Search the entries for the string "group" and give the number of lines that hold it, nothing more.

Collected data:
· · · · · · ·

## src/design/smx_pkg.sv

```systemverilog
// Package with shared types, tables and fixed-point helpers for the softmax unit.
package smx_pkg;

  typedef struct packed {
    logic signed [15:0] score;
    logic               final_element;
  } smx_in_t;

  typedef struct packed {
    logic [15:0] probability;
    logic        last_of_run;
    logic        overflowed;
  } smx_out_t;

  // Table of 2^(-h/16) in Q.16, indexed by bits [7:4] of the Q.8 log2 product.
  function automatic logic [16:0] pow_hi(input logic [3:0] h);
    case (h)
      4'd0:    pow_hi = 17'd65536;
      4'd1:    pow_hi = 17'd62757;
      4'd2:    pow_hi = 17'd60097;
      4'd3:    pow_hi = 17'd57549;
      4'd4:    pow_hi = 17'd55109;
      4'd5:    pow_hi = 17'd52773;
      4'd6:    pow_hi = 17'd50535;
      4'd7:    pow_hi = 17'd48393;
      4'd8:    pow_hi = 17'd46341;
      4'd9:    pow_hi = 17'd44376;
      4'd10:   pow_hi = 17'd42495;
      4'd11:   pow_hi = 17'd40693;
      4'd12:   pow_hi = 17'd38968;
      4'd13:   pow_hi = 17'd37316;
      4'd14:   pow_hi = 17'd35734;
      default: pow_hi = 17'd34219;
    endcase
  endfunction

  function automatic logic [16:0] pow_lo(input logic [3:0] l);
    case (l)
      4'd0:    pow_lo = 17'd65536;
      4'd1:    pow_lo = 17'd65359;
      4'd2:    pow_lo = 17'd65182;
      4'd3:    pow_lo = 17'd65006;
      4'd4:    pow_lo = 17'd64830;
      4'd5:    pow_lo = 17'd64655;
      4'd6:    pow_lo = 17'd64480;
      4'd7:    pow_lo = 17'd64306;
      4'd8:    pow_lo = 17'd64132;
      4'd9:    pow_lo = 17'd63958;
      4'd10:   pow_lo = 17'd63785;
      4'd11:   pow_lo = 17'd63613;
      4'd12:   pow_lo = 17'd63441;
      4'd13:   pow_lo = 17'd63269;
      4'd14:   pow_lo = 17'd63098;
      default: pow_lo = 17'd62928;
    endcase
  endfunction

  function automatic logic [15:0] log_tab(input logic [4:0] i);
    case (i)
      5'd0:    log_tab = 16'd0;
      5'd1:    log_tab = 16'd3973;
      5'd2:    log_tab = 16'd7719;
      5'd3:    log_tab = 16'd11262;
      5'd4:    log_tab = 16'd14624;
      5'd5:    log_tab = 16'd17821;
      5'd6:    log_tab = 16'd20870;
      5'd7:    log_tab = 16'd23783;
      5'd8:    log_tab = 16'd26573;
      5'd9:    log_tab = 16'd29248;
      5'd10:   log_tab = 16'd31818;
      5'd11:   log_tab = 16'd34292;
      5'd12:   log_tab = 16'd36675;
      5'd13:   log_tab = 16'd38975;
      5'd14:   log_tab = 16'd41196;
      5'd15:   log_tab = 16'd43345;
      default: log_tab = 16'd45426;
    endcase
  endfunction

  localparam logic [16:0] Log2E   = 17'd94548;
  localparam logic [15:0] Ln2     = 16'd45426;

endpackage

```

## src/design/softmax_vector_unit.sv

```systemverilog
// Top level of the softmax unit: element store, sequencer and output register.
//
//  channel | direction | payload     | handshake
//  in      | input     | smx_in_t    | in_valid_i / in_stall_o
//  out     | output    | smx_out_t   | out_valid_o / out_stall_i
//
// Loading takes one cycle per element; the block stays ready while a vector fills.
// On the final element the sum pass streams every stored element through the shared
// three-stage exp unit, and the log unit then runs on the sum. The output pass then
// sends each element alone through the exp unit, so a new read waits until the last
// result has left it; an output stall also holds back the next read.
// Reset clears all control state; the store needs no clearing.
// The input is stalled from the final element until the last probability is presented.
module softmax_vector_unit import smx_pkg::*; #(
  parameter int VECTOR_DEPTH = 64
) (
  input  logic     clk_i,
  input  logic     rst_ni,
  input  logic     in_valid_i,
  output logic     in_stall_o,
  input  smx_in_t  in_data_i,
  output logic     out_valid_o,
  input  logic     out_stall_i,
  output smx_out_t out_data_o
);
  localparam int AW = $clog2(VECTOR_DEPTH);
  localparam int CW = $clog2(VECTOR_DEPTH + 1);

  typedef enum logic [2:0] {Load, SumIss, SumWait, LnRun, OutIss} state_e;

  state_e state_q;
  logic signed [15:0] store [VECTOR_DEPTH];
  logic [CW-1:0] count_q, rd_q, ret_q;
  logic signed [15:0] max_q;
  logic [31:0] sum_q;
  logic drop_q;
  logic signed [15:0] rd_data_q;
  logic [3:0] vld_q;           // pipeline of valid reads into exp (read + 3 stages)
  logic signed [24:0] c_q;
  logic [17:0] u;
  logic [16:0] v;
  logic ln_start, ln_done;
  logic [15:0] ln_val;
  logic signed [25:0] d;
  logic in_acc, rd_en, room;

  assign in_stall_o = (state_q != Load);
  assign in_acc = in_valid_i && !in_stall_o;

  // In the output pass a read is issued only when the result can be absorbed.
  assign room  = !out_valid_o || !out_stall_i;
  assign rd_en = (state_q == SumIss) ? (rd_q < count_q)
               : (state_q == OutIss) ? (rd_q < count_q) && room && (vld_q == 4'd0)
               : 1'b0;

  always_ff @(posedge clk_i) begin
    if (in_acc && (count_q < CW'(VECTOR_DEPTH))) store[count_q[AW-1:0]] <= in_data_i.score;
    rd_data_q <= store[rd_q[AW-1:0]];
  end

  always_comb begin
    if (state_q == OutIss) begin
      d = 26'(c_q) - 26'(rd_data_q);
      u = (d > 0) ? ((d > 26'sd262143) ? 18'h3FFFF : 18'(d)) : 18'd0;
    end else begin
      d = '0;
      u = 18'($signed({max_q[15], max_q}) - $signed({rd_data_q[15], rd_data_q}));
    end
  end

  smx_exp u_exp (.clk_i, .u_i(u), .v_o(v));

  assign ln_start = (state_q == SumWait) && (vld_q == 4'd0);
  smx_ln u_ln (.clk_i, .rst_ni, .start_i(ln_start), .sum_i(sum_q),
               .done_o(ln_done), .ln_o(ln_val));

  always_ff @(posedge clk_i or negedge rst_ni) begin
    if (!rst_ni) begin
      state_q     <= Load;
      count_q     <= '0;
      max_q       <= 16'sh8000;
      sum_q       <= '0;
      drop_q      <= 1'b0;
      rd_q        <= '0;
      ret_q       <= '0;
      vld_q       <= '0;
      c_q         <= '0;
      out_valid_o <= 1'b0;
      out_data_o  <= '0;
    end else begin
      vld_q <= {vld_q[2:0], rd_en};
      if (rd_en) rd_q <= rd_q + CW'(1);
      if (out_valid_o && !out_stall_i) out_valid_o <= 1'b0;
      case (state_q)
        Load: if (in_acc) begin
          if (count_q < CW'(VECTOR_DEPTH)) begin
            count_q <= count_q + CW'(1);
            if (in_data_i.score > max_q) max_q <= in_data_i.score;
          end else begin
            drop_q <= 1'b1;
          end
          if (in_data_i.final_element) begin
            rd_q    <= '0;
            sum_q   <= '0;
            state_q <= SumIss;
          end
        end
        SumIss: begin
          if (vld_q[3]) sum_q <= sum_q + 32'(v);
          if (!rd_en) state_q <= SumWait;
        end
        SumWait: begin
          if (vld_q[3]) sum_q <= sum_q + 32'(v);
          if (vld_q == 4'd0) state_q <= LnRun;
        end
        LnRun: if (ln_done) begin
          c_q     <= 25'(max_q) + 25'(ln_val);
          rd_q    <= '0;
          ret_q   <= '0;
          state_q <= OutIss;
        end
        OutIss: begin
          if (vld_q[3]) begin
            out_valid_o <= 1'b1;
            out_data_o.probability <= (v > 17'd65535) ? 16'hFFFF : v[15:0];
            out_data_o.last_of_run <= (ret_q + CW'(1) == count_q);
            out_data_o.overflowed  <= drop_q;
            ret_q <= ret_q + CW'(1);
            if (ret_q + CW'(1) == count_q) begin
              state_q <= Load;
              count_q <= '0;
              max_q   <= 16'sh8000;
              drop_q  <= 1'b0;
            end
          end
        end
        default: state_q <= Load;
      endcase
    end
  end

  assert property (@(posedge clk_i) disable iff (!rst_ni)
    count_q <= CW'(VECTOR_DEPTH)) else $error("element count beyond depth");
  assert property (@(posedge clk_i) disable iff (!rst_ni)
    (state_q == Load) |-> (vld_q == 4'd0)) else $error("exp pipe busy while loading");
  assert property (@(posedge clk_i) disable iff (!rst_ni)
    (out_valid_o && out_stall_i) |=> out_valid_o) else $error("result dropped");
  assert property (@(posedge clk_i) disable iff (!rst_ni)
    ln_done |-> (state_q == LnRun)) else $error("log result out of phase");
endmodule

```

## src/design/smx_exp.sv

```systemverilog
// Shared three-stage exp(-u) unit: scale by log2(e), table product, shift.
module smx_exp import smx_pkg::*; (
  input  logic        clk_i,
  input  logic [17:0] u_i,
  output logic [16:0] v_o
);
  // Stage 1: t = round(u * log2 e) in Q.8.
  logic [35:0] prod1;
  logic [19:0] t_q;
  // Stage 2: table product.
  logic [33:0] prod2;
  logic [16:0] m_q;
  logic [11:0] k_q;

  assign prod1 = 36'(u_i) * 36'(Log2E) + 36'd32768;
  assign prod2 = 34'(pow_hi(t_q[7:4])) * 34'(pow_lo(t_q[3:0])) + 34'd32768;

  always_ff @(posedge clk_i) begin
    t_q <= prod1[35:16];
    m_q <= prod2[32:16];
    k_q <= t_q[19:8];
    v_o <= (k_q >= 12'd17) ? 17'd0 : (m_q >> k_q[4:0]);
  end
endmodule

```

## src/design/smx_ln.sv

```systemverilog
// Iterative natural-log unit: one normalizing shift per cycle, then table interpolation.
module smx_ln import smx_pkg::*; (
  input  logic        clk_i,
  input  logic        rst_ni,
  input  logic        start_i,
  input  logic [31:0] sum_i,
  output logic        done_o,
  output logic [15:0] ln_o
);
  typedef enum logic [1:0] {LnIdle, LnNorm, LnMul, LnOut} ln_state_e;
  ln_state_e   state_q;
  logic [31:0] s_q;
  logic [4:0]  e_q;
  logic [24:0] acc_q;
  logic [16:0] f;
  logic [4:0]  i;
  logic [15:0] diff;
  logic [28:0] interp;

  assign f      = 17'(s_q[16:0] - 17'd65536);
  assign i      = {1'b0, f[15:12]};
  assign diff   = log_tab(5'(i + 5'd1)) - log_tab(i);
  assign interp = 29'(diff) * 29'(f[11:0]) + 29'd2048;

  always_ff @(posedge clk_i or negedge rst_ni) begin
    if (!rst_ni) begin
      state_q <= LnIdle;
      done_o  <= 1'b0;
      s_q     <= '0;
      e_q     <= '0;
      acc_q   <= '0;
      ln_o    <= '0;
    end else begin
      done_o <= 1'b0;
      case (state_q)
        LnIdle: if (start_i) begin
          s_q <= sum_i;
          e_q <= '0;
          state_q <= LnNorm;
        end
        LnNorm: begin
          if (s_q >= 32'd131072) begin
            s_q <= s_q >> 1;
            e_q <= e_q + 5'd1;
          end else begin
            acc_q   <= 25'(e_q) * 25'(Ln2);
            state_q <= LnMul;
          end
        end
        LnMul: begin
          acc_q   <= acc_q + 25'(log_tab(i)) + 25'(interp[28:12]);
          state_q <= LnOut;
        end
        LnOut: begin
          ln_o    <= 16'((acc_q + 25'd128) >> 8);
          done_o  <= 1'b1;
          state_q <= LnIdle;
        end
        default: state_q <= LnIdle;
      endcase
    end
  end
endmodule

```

· · · · · · ·

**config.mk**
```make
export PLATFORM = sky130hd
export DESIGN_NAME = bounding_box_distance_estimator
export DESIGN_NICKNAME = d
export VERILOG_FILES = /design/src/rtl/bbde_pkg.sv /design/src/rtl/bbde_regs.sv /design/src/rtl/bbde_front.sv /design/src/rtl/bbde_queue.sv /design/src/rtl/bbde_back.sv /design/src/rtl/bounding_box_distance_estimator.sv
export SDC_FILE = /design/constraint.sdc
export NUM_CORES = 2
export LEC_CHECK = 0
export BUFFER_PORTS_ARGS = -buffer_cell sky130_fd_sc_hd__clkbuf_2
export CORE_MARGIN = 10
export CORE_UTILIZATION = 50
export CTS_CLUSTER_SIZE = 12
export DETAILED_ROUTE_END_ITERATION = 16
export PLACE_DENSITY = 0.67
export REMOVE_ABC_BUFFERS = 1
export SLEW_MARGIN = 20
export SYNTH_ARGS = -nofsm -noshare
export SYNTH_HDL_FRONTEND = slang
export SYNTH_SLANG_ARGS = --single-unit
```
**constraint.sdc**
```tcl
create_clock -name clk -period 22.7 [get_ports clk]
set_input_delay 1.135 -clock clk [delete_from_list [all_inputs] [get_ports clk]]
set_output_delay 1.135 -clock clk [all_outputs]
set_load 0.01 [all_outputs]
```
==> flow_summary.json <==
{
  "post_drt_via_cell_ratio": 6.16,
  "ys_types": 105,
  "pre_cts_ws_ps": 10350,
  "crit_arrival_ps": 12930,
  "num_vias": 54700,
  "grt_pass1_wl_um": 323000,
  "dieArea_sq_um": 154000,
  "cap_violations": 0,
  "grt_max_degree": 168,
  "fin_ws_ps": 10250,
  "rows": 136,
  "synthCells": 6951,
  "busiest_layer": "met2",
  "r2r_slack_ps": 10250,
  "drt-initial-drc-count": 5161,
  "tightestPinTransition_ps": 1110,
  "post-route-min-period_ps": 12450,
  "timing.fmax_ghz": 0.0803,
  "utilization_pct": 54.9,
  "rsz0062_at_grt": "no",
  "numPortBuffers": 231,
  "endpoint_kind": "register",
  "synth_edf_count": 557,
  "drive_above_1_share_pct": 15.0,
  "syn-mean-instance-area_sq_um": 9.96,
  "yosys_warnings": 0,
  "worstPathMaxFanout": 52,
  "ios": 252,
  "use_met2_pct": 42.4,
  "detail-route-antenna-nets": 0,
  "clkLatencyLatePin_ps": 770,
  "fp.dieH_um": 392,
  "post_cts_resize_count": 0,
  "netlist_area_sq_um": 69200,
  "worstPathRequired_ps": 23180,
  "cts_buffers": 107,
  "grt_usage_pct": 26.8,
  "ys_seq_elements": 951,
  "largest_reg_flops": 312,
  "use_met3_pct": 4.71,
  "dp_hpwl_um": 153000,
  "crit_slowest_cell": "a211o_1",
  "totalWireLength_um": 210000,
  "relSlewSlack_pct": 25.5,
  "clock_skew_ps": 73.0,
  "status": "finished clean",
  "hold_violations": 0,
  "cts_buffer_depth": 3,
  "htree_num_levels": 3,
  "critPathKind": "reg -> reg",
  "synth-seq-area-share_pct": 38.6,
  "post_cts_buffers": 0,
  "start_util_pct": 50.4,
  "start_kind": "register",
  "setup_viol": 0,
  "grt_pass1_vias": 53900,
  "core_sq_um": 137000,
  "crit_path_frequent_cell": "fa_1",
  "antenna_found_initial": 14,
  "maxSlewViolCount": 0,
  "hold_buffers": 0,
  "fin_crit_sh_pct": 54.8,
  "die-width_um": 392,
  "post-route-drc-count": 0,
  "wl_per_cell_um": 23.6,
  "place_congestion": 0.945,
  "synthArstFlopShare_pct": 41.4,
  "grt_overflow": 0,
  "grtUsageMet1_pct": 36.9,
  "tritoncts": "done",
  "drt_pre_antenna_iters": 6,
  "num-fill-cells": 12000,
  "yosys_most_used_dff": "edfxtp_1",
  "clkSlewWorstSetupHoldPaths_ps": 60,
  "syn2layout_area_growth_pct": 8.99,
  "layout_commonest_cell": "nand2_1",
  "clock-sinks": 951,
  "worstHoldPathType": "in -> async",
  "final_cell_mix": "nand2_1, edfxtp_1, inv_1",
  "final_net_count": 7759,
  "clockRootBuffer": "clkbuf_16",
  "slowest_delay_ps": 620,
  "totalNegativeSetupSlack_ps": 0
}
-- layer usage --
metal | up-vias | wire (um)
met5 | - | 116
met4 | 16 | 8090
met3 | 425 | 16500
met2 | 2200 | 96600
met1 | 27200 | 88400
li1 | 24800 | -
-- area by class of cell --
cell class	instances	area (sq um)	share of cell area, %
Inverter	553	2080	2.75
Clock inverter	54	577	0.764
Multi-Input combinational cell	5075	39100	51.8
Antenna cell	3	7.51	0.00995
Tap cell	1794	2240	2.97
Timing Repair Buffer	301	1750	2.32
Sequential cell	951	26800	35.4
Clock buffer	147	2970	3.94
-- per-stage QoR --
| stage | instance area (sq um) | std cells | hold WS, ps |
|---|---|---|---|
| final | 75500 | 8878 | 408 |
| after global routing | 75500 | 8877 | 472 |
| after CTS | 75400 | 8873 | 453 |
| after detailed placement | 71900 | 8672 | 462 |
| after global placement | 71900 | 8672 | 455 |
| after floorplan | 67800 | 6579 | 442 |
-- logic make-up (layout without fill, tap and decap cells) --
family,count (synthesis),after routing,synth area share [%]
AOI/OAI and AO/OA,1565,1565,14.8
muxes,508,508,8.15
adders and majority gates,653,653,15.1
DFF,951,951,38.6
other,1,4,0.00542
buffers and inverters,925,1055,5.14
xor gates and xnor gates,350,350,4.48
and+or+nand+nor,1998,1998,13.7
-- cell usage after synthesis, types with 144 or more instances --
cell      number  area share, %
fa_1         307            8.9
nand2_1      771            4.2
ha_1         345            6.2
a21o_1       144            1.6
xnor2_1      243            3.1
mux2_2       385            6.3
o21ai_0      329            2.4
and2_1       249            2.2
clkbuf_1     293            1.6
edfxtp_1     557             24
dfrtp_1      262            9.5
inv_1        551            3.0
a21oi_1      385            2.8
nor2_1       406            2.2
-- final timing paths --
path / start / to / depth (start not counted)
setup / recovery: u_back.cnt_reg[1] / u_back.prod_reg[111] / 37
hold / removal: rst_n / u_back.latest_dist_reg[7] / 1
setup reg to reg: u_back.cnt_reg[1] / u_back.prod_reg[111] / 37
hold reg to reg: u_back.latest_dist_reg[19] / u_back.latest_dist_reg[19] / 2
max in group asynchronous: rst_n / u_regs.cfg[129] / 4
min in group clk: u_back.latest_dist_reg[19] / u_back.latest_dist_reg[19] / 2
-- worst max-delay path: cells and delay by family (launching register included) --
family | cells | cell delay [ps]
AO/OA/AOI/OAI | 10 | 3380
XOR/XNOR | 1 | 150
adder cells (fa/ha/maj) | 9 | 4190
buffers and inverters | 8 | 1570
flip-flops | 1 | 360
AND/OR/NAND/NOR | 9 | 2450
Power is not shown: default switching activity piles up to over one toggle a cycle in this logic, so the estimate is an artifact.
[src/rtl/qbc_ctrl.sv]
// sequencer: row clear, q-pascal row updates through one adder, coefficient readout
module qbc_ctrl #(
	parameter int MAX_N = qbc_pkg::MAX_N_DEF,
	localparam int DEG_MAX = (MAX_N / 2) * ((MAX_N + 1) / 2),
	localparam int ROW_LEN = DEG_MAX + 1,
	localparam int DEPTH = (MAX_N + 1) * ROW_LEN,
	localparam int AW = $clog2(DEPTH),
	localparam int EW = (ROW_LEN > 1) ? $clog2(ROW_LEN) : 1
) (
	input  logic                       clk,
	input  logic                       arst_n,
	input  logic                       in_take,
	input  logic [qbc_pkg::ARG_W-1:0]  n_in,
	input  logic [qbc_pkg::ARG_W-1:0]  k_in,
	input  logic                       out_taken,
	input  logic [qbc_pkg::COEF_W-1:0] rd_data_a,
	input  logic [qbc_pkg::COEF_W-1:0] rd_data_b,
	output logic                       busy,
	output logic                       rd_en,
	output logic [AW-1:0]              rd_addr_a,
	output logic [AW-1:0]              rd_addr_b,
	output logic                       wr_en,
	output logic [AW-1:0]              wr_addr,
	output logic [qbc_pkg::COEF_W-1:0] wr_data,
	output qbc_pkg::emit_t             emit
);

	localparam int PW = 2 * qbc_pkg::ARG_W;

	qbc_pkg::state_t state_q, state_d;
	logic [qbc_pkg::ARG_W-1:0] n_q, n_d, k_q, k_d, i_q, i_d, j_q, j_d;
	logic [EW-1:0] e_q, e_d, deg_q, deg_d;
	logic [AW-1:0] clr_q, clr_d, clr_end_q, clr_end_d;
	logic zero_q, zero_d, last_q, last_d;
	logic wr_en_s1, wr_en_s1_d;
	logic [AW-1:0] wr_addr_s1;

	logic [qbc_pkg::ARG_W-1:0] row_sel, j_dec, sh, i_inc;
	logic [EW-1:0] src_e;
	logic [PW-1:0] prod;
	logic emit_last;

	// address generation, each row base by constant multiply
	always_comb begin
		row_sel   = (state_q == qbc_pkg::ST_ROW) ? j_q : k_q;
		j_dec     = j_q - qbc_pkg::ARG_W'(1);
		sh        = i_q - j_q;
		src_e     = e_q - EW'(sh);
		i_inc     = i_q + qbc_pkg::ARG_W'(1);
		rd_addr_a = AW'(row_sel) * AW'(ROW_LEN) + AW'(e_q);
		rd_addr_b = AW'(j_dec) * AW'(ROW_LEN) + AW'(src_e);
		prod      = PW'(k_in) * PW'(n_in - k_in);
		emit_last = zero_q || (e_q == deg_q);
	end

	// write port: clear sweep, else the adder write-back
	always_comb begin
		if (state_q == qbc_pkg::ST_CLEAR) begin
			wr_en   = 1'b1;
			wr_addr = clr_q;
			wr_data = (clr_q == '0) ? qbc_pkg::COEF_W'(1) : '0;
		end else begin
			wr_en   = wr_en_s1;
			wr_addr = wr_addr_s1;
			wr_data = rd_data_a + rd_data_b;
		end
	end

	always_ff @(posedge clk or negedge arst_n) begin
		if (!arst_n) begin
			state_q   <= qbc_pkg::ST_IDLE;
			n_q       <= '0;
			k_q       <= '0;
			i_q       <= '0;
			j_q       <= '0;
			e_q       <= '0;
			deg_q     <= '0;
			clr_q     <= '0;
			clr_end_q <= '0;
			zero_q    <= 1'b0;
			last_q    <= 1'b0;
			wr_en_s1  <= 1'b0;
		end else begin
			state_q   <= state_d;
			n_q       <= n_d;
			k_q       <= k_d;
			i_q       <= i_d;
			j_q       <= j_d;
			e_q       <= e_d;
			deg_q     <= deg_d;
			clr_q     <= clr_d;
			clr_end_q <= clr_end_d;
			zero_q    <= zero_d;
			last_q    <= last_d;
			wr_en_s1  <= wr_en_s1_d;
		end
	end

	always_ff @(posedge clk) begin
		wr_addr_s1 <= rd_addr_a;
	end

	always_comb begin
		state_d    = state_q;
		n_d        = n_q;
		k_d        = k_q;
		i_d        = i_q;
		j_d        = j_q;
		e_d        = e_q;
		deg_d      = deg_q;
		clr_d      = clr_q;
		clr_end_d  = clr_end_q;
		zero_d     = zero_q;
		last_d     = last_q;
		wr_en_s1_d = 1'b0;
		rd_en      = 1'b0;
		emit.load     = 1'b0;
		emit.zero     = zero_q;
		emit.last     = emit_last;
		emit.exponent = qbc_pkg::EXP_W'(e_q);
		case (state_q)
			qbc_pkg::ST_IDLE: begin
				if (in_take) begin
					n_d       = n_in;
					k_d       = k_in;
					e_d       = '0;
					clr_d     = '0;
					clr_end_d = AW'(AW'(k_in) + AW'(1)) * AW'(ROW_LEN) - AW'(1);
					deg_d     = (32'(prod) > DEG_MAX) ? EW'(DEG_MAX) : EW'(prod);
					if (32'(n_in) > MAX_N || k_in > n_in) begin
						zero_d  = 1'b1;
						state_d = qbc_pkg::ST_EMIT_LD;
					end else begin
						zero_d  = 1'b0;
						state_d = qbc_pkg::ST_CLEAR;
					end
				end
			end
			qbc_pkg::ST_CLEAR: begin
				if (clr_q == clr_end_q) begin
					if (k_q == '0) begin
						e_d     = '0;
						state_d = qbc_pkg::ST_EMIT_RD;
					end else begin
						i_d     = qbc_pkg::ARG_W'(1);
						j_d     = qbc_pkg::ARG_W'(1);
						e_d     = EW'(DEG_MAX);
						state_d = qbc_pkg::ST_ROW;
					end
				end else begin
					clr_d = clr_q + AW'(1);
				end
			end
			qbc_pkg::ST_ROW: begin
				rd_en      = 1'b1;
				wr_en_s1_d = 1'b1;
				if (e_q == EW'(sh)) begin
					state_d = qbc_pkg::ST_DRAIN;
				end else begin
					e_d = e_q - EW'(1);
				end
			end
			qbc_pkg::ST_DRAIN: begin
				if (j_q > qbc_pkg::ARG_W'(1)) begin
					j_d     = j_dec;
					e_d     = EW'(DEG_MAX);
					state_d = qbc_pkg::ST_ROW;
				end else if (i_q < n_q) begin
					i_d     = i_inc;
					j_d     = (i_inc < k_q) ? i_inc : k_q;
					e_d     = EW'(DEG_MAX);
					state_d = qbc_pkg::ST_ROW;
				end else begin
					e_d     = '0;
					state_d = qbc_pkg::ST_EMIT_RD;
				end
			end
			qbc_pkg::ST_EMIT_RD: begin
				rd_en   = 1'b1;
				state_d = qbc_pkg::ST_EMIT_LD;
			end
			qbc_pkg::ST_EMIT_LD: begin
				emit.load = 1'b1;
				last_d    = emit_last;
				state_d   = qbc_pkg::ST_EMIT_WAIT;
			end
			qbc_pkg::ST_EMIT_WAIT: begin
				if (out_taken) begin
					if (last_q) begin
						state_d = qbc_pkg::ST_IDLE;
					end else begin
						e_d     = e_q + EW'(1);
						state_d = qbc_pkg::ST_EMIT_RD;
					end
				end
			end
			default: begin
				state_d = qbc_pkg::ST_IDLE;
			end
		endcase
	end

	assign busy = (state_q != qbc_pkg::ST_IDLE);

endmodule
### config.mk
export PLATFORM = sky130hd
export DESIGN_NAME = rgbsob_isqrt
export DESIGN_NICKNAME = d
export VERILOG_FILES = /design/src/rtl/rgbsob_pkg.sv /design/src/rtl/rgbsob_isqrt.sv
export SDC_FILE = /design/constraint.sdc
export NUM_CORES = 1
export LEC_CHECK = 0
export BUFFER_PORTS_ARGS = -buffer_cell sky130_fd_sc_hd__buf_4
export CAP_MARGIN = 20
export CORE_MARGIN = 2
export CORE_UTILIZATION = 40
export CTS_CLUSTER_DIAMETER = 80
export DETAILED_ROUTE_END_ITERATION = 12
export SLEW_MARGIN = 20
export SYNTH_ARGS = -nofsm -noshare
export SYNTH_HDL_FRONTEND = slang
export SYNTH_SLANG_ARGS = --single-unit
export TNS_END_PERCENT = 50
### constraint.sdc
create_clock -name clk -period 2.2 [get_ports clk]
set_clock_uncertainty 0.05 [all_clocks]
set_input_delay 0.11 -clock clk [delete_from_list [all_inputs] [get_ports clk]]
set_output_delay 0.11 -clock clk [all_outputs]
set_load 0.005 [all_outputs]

· · · · · · ·

Response to the task: 2